Vatican Eyes New Legal Doctrine to Excommunicate Mobsters
Pope Francis has instructed a Vatican commission to develop a new doctrine that calls for excommunicating Catholics for corruption and mafia association. The decision was reached after the Holy See hosted its first-ever conference on fighting corruption and organized crime.
The meeting drew 50 prosecutors, officials of the United Nations (U.N.), bishops and victims of organized crime. Organizers said in a statement Saturday that the time had come to develop a new legal doctrine connected to "the question of excommunication for corruption and mafia association."
"Our effort is to create a mentality, a culture of justice that fights corruption and promotes the common good," Archbishop Silvano Tomasi, the Vatican's retired ambassador to the U.N. in Geneva, said. Excommunication is the most severe penalty imposed by the Church for particularly grave sins. It cuts off the excommunicated from the sacraments by ecclesiastical sentence.

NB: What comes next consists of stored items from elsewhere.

### src/hdl/sparc_params.svh
`ifndef SPARC_PARAMS_SVH
`define SPARC_PARAMS_SVH

// Core wide constants shared by the RTL files

// Data path and bus address width
`define SPARC_XLEN 32

// Integer registers, r0 reads as zero
// 32 of them gives 5 bit register numbers
`define SPARC_NREGS 32

// First fetch address after RESET
// nPC starts one word above it
// Must stay word aligned
`define SPARC_RESET_PC 32'h0000_0000

`endif

### src/hdl/sparc_pkg.sv
`default_nettype none

package sparc_pkg;

	// One instruction word, seen through its three SPARC formats
	typedef union packed {
		struct packed {
			logic [1:0]  op;      // 01 for call
			logic [29:0] disp30;  // Word displacement
		} fmt1;
		struct packed {
			logic [1:0]  op;
			logic [4:0]  rd;      // Annul bit and cond in branches
			logic [2:0]  op2;     // 100 sethi, 010 Bicc
			logic [21:0] imm22;
		} fmt2;
		struct packed {
			logic [1:0] op;
			logic [4:0] rd;
			logic [5:0] op3;
			logic [4:0] rs1;
			logic       i;       // Clear here
			logic [7:0] asi;     // Ignored
			logic [4:0] rs2;
		} fmt3_reg;
		struct packed {
			logic [1:0]  op;
			logic [4:0]  rd;
			logic [5:0]  op3;
			logic [4:0]  rs1;
			logic        i;      // Set here
			logic [12:0] simm13;
		} fmt3_imm;
	} sparc_instr_t;

	// Encoded as the matching op3 values
	typedef enum logic [5:0] {
		alu_add   = 6'h00,
		alu_and   = 6'h01,
		alu_or    = 6'h02,
		alu_xor   = 6'h03,
		alu_sub   = 6'h04,
		alu_addcc = 6'h10,
		alu_subcc = 6'h14
	} alu_op_t;

	typedef enum logic [1:0] {
		ext_simm13,  // Sign extended simm13
		ext_sethi,   // imm22 in the top bits
		ext_disp22,  // Branch displacement in bytes
		ext_disp30   // Call displacement in bytes
	} ext_sel_t;

	typedef enum logic [1:0] {b_reg, b_ext, b_pc, b_mdr} b_sel_t;
	typedef enum logic {a_reg, a_pc} a_sel_t;
	typedef enum logic {pc_npc, pc_alu} pc_sel_t;
	typedef enum logic {adr_pc, adr_mar} adr_sel_t;

endpackage

`default_nettype wire

### src/hdl/sparc_alu.sv
`timescale 1ns/1ps
`default_nettype none

`include "sparc_params.svh"

module sparc_alu (
	input  sparc_pkg::alu_op_t        op,
	input  logic [`SPARC_XLEN-1:0]    a,
	input  logic [`SPARC_XLEN-1:0]    b,
	output logic [`SPARC_XLEN-1:0]    result,
	output logic                      n,
	output logic                      z,
	output logic                      v,
	output logic                      c
);

	logic                   sub_op;
	logic                   arith;
	logic [`SPARC_XLEN-1:0] b_eff;
	logic [`SPARC_XLEN:0]   sum;    // Extra bit holds the carry out

	always_comb begin
		sub_op = (op == sparc_pkg::alu_sub) || (op == sparc_pkg::alu_subcc);
		arith  = sub_op || (op == sparc_pkg::alu_add) || (op == sparc_pkg::alu_addcc);
		b_eff  = sub_op ? ~b : b;    // Two's complement subtract
		sum    = {1'b0, a} + {1'b0, b_eff} + {{`SPARC_XLEN{1'b0}}, sub_op};

		case (op)
			sparc_pkg::alu_and: result = a & b;
			sparc_pkg::alu_or:  result = a | b;
			sparc_pkg::alu_xor: result = a ^ b;
			default:            result = sum[`SPARC_XLEN-1:0];
		endcase

		// icc flags
		n = result[`SPARC_XLEN-1];
		z = (result == '0);
		if (arith) begin
			// Operands agree in sign and the result does not
			v = (a[`SPARC_XLEN-1] == b_eff[`SPARC_XLEN-1]) &&
				(result[`SPARC_XLEN-1] != a[`SPARC_XLEN-1]);
			c = sum[`SPARC_XLEN] ^ sub_op;    // Borrow on subtract
		end else begin
			v = 1'b0;    // Logic ops clear V and C
			c = 1'b0;
		end
	end

endmodule

`default_nettype wire

### src/hdl/sparc_control.sv
`timescale 1ns/1ps
`default_nettype none

`include "sparc_params.svh"

module sparc_control (
	input  logic                              Clk,
	input  logic                              RESET,
	input  sparc_pkg::sparc_instr_t           ir,
	input  logic                              psr_z,
	input  logic                              wb_ack,
	output logic                              wb_cyc,
	output logic                              wb_stb,
	output logic                              wb_we,
	output logic                              ir_en,
	output logic                              pc_en,
	output logic                              npc_en,
	output logic                              mar_en,
	output logic                              mdr_en,
	output logic                              rf_we,
	output logic                              psr_en,
	output sparc_pkg::a_sel_t                 a_sel,
	output sparc_pkg::b_sel_t                 b_sel,
	output sparc_pkg::ext_sel_t               ext_sel,
	output sparc_pkg::pc_sel_t                pc_sel,
	output sparc_pkg::adr_sel_t               adr_sel,
	output logic                              mdr_sel,   // 1 loads MDR from port A
	output logic [$clog2(`SPARC_NREGS)-1:0]   rs_a,
	output logic [$clog2(`SPARC_NREGS)-1:0]   rs_b,
	output logic [$clog2(`SPARC_NREGS)-1:0]   rd,
	output sparc_pkg::alu_op_t                alu_op
);

	localparam logic [2:0] st_fetch     = 3'd0;
	localparam logic [2:0] st_execute   = 3'd1;
	localparam logic [2:0] st_mem_addr  = 3'd2;
	localparam logic [2:0] st_mem_bus   = 3'd3;
	localparam logic [2:0] st_writeback = 3'd4;
	localparam logic [2:0] st_link      = 3'd5;

	logic [2:0] state;
	logic is_sethi, is_bicc, is_call, is_jmpl;
	logic is_alu, is_cc, is_ld, is_st;
	logic taken;

	// Instruction class decode
	always_comb begin
		is_sethi = (ir.fmt2.op == 2'b00) && (ir.fmt2.op2 == 3'b100);
		is_bicc  = (ir.fmt2.op == 2'b00) && (ir.fmt2.op2 == 3'b010);
		is_call  = (ir.fmt1.op == 2'b01);
		is_jmpl  = (ir.fmt3_reg.op == 2'b10) && (ir.fmt3_reg.op3 == 6'h38);
		is_ld    = (ir.fmt3_reg.op == 2'b11) && (ir.fmt3_reg.op3 == 6'h00);
		is_st    = (ir.fmt3_reg.op == 2'b11) && (ir.fmt3_reg.op3 == 6'h04);
		is_alu   = 1'b0;
		if (ir.fmt3_reg.op == 2'b10) begin
			case (ir.fmt3_reg.op3)
				sparc_pkg::alu_add,
				sparc_pkg::alu_and,
				sparc_pkg::alu_or,
				sparc_pkg::alu_xor,
				sparc_pkg::alu_sub,
				sparc_pkg::alu_addcc,
				sparc_pkg::alu_subcc: is_alu = 1'b1;
				default:              is_alu = 1'b0;  // Runs as a no-op
			endcase
		end
		is_cc = is_alu && (ir.fmt3_reg.op3 == sparc_pkg::alu_addcc ||
			ir.fmt3_reg.op3 == sparc_pkg::alu_subcc);
		// cond sits below the annul bit
		case (ir.fmt2.rd[3:0])
			4'b1000: taken = 1'b1;    // ba
			4'b0001: taken = psr_z;   // be
			4'b1001: taken = !psr_z;  // bne
			default: taken = 1'b0;    // bn and the unsupported conditions
		endcase
	end

	// Sequencer and registered bus cycle controls
	always_ff @(posedge Clk) begin
		if (RESET) begin
			state  <= st_fetch;
			wb_cyc <= 1'b0;
			wb_stb <= 1'b0;
			wb_we  <= 1'b0;
		end else begin
			case (state)
				st_fetch: begin
					if (!wb_cyc) begin  // After RESET or a store
						wb_cyc <= 1'b1;
						wb_stb <= 1'b1;
					end else if (wb_ack) begin
						wb_cyc <= 1'b0;
						wb_stb <= 1'b0;
						state  <= st_execute;
					end
				end
				st_execute: begin
					if (is_ld || is_st) begin
						state <= st_mem_addr;
					end else if (is_call || is_jmpl) begin
						state <= st_link;
					end else begin
						state  <= st_fetch;
						wb_cyc <= 1'b1;
						wb_stb <= 1'b1;
					end
				end
				st_mem_addr: begin
					state  <= st_mem_bus;
					wb_cyc <= 1'b1;
					wb_stb <= 1'b1;
					wb_we  <= is_st;
				end
				st_mem_bus: begin
					if (wb_ack) begin
						wb_cyc <= 1'b0;
						wb_stb <= 1'b0;
						wb_we  <= 1'b0;
						state  <= is_ld ? st_writeback : st_fetch;
					end
				end
				default: begin  // writeback and link
					state  <= st_fetch;
					wb_cyc <= 1'b1;
					wb_stb <= 1'b1;
				end
			endcase
		end
	end

	// Datapath controls per state
	always_comb begin
		ir_en   = 1'b0;
		pc_en   = 1'b0;
		npc_en  = 1'b0;
		mar_en  = 1'b0;
		mdr_en  = 1'b0;
		rf_we   = 1'b0;
		psr_en  = 1'b0;
		a_sel   = sparc_pkg::a_reg;
		b_sel   = ir.fmt3_imm.i ? sparc_pkg::b_ext : sparc_pkg::b_reg;
		ext_sel = sparc_pkg::ext_simm13;
		pc_sel  = sparc_pkg::pc_npc;  // PC always takes the old nPC
		adr_sel = sparc_pkg::adr_pc;
		mdr_sel = 1'b0;
		rs_a    = ir.fmt3_reg.rs1;
		rs_b    = ir.fmt3_reg.rs2;
		rd      = ir.fmt3_reg.rd;
		alu_op  = sparc_pkg::alu_add;
		case (state)
			st_fetch: ir_en = wb_cyc && wb_ack;
			st_execute: begin
				pc_en = !(is_call || is_jmpl);  // Transfers step PC in link
				if (is_sethi) begin
					rs_a    = '0;
					b_sel   = sparc_pkg::b_ext;
					ext_sel = sparc_pkg::ext_sethi;
					rf_we   = 1'b1;
				end else if (is_bicc) begin
					a_sel   = sparc_pkg::a_pc;      // Target is PC relative
					b_sel   = sparc_pkg::b_ext;
					ext_sel = sparc_pkg::ext_disp22;
					npc_en  = taken;
				end else if (is_call || is_jmpl) begin
					rs_a  = '0;                    // Link value r0 + PC
					b_sel = sparc_pkg::b_pc;
					rf_we = 1'b1;
					if (is_call)
						rd = 5'd15;
				end else if (is_alu) begin
					alu_op = sparc_pkg::alu_op_t'(ir.fmt3_reg.op3);
					rf_we  = 1'b1;
					psr_en = is_cc;
				end else if (is_ld || is_st) begin
					mar_en = 1'b1;                 // rs1 plus rs2 or simm13
				end
			end
			st_mem_addr: begin
				rs_a    = ir.fmt3_reg.rd;          // Store data
				mdr_sel = 1'b1;
				mdr_en  = is_st;
			end
			st_mem_bus: begin
				adr_sel = sparc_pkg::adr_mar;
				mdr_en  = is_ld && wb_cyc && wb_ack;
			end
			st_writeback: begin
				rs_a  = '0;
				b_sel = sparc_pkg::b_mdr;
				rf_we = 1'b1;
			end
			st_link: begin
				pc_en  = 1'b1;
				npc_en = 1'b1;
				if (is_call) begin
					a_sel   = sparc_pkg::a_pc;
					b_sel   = sparc_pkg::b_ext;
					ext_sel = sparc_pkg::ext_disp30;
				end
			end
			default: ;
		endcase
	end

endmodule

`default_nettype wire

### src/hdl/sparc_core.sv
`timescale 1ns/1ps
`default_nettype none

`include "sparc_params.svh"

module sparc_core (
	input  logic                      Clk,
	input  logic                      RESET,
	output logic                      wb_cyc,
	output logic                      wb_stb,
	output logic                      wb_we,
	output logic [`SPARC_XLEN-1:0]    wb_adr,
	output logic [`SPARC_XLEN-1:0]    wb_dat_w,
	input  logic [`SPARC_XLEN-1:0]    wb_dat_r,
	input  logic                      wb_ack
);

	sparc_pkg::sparc_instr_t             ir;
	logic                                psr_z;
	logic                                ir_en, pc_en, npc_en, mar_en, mdr_en;
	logic                                rf_we, psr_en, mdr_sel;
	sparc_pkg::a_sel_t                   a_sel;
	sparc_pkg::b_sel_t                   b_sel;
	sparc_pkg::ext_sel_t                 ext_sel;
	sparc_pkg::pc_sel_t                  pc_sel;
	sparc_pkg::adr_sel_t                 adr_sel;
	logic [$clog2(`SPARC_NREGS)-1:0]     rs_a, rs_b, rd;
	sparc_pkg::alu_op_t                  alu_op;

	// Sequencer, the only user of wb_ack
	sparc_control u_control (
		.Clk     (Clk),
		.RESET   (RESET),
		.ir      (ir),
		.psr_z   (psr_z),
		.wb_ack  (wb_ack),
		.wb_cyc  (wb_cyc),
		.wb_stb  (wb_stb),
		.wb_we   (wb_we),
		.ir_en   (ir_en),
		.pc_en   (pc_en),
		.npc_en  (npc_en),
		.mar_en  (mar_en),
		.mdr_en  (mdr_en),
		.rf_we   (rf_we),
		.psr_en  (psr_en),
		.a_sel   (a_sel),
		.b_sel   (b_sel),
		.ext_sel (ext_sel),
		.pc_sel  (pc_sel),
		.adr_sel (adr_sel),
		.mdr_sel (mdr_sel),
		.rs_a    (rs_a),
		.rs_b    (rs_b),
		.rd      (rd),
		.alu_op  (alu_op)
	);

	sparc_datapath u_datapath (
		.Clk      (Clk),
		.RESET    (RESET),
		.ir_en    (ir_en),
		.pc_en    (pc_en),
		.npc_en   (npc_en),
		.mar_en   (mar_en),
		.mdr_en   (mdr_en),
		.rf_we    (rf_we),
		.psr_en   (psr_en),
		.a_sel    (a_sel),
		.b_sel    (b_sel),
		.ext_sel  (ext_sel),
		.pc_sel   (pc_sel),
		.adr_sel  (adr_sel),
		.mdr_sel  (mdr_sel),
		.rs_a     (rs_a),
		.rs_b     (rs_b),
		.rd       (rd),
		.alu_op   (alu_op),
		.wb_dat_r (wb_dat_r),
		.ir       (ir),
		.psr_z    (psr_z),
		.wb_adr   (wb_adr),     // PC or MAR
		.wb_dat_w (wb_dat_w)    // MDR
	);

endmodule

`default_nettype wire

### src/hdl/sparc_datapath.sv
`timescale 1ns/1ps
`default_nettype none

`include "sparc_params.svh"

module sparc_datapath (
	input  logic                              Clk,
	input  logic                              RESET,
	input  logic                              ir_en,
	input  logic                              pc_en,
	input  logic                              npc_en,
	input  logic                              mar_en,
	input  logic                              mdr_en,
	input  logic                              rf_we,
	input  logic                              psr_en,
	input  sparc_pkg::a_sel_t                 a_sel,
	input  sparc_pkg::b_sel_t                 b_sel,
	input  sparc_pkg::ext_sel_t               ext_sel,
	input  sparc_pkg::pc_sel_t                pc_sel,
	input  sparc_pkg::adr_sel_t               adr_sel,
	input  logic                              mdr_sel,
	input  logic [$clog2(`SPARC_NREGS)-1:0]   rs_a,
	input  logic [$clog2(`SPARC_NREGS)-1:0]   rs_b,
	input  logic [$clog2(`SPARC_NREGS)-1:0]   rd,
	input  sparc_pkg::alu_op_t                alu_op,
	input  logic [`SPARC_XLEN-1:0]            wb_dat_r,
	output sparc_pkg::sparc_instr_t           ir,
	output logic                              psr_z,
	output logic [`SPARC_XLEN-1:0]            wb_adr,
	output logic [`SPARC_XLEN-1:0]            wb_dat_w
);

	logic [`SPARC_XLEN-1:0] pc, npc;
	logic [`SPARC_XLEN-1:0] mar, mdr;
	logic [3:0]             psr_icc;    // N Z V C
	logic [`SPARC_XLEN-1:0] rdata_a, rdata_b;
	logic [`SPARC_XLEN-1:0] ext;
	logic [`SPARC_XLEN-1:0] alu_a, alu_b, alu_result;
	logic                   alu_n, alu_z, alu_v, alu_c;

	sparc_regfile u_regfile (
		.Clk     (Clk),
		.RESET   (RESET),
		.rs_a    (rs_a),
		.rs_b    (rs_b),
		.rd      (rd),
		.we      (rf_we),
		.wdata   (alu_result),   // Every register write passes the ALU
		.rdata_a (rdata_a),
		.rdata_b (rdata_b)
	);

	// Operand extender
	always_comb begin
		case (ext_sel)
			sparc_pkg::ext_simm13: ext = {{19{ir.fmt3_imm.simm13[12]}}, ir.fmt3_imm.simm13};
			sparc_pkg::ext_sethi:  ext = {ir.fmt2.imm22, 10'b0};
			sparc_pkg::ext_disp22: ext = {{8{ir.fmt2.imm22[21]}}, ir.fmt2.imm22, 2'b00};
			default:               ext = {ir.fmt1.disp30, 2'b00};
		endcase
	end

	// ALU operand muxes
	assign alu_a = (a_sel == sparc_pkg::a_pc) ? pc : rdata_a;
	always_comb begin
		case (b_sel)
			sparc_pkg::b_reg: alu_b = rdata_b;
			sparc_pkg::b_ext: alu_b = ext;
			sparc_pkg::b_pc:  alu_b = pc;
			default:          alu_b = mdr;
		endcase
	end

	sparc_alu u_alu (
		.op     (alu_op),
		.a      (alu_a),
		.b      (alu_b),
		.result (alu_result),
		.n      (alu_n),
		.z      (alu_z),
		.v      (alu_v),
		.c      (alu_c)
	);

	// Program counters and flags
	always_ff @(posedge Clk) begin
		if (RESET) begin
			pc      <= `SPARC_RESET_PC;
			npc     <= `SPARC_RESET_PC + `SPARC_XLEN'd4;
			psr_icc <= '0;
		end else begin
			if (pc_en)
				pc <= (pc_sel == sparc_pkg::pc_npc) ? npc : alu_result;
			if (npc_en)
				npc <= alu_result;          // Taken transfer
			else if (pc_en)
				npc <= npc + `SPARC_XLEN'd4;
			if (psr_en)
				psr_icc <= {alu_n, alu_z, alu_v, alu_c};
		end
	end

	// IR, MAR and MDR
	always_ff @(posedge Clk) begin
		if (ir_en)
			ir <= wb_dat_r;
		if (mar_en)
			mar <= alu_result;
		if (mdr_en)
			mdr <= mdr_sel ? rdata_a : wb_dat_r;    // Store data or load data
	end

	assign psr_z    = psr_icc[2];
	assign wb_adr   = (adr_sel == sparc_pkg::adr_pc) ? pc : mar;
	assign wb_dat_w = mdr;

endmodule

`default_nettype wire

### src/hdl/sparc_regfile.sv
`timescale 1ns/1ps
`default_nettype none

`include "sparc_params.svh"

module sparc_regfile (
	input  logic                              Clk,
	input  logic                              RESET,
	input  logic [$clog2(`SPARC_NREGS)-1:0]   rs_a,
	input  logic [$clog2(`SPARC_NREGS)-1:0]   rs_b,
	input  logic [$clog2(`SPARC_NREGS)-1:0]   rd,
	input  logic                              we,
	input  logic [`SPARC_XLEN-1:0]            wdata,
	output logic [`SPARC_XLEN-1:0]            rdata_a,
	output logic [`SPARC_XLEN-1:0]            rdata_b
);

	logic [`SPARC_XLEN-1:0] regs [`SPARC_NREGS];

	// Write port, r0 never written
	always_ff @(posedge Clk) begin
		if (RESET) begin
			for (int k = 0; k < `SPARC_NREGS; k++)
				regs[k] <= '0;
		end else if (we && rd != '0) begin
			regs[rd] <= wdata;
		end
	end

	// Asynchronous read ports
	assign rdata_a = (rs_a == '0) ? '0 : regs[rs_a];
	assign rdata_b = (rs_b == '0) ? '0 : regs[rs_b];

endmodule

`default_nettype wire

While Pope Francis has long called for mobsters' excommunication, this is the first time that organized crime and corruption are being considered together as not worthy of forgiveness because they are habitual criminal ways of life, as opposed to a single act of sin.
The pope has denounced corruption in politics, business and even at the Vatican. As the archbishop of Buenos Aires, he wrote the booklet "Curing Corruption," where he made the distinction between sin and corruption, and explored the culture that allows corruption to thrive.
Catholic rituals are intertwined with mafia clans of Italy as well as the drug cartels of Mexico and Columbia. Criminal godfathers and drug lords are known to pray at the altar before committing their crimes and for their huge church donations. Religious processions also usually end up at the homes of mobsters.
Both organized crime and corruption are deeply embedded In Italy where the Vatican is located. Transparency International ranked Italy 60 out of 176 in its corruption perception index last year. The Church has produced anti-mafia campaigners in Italy, some of whom have been killed.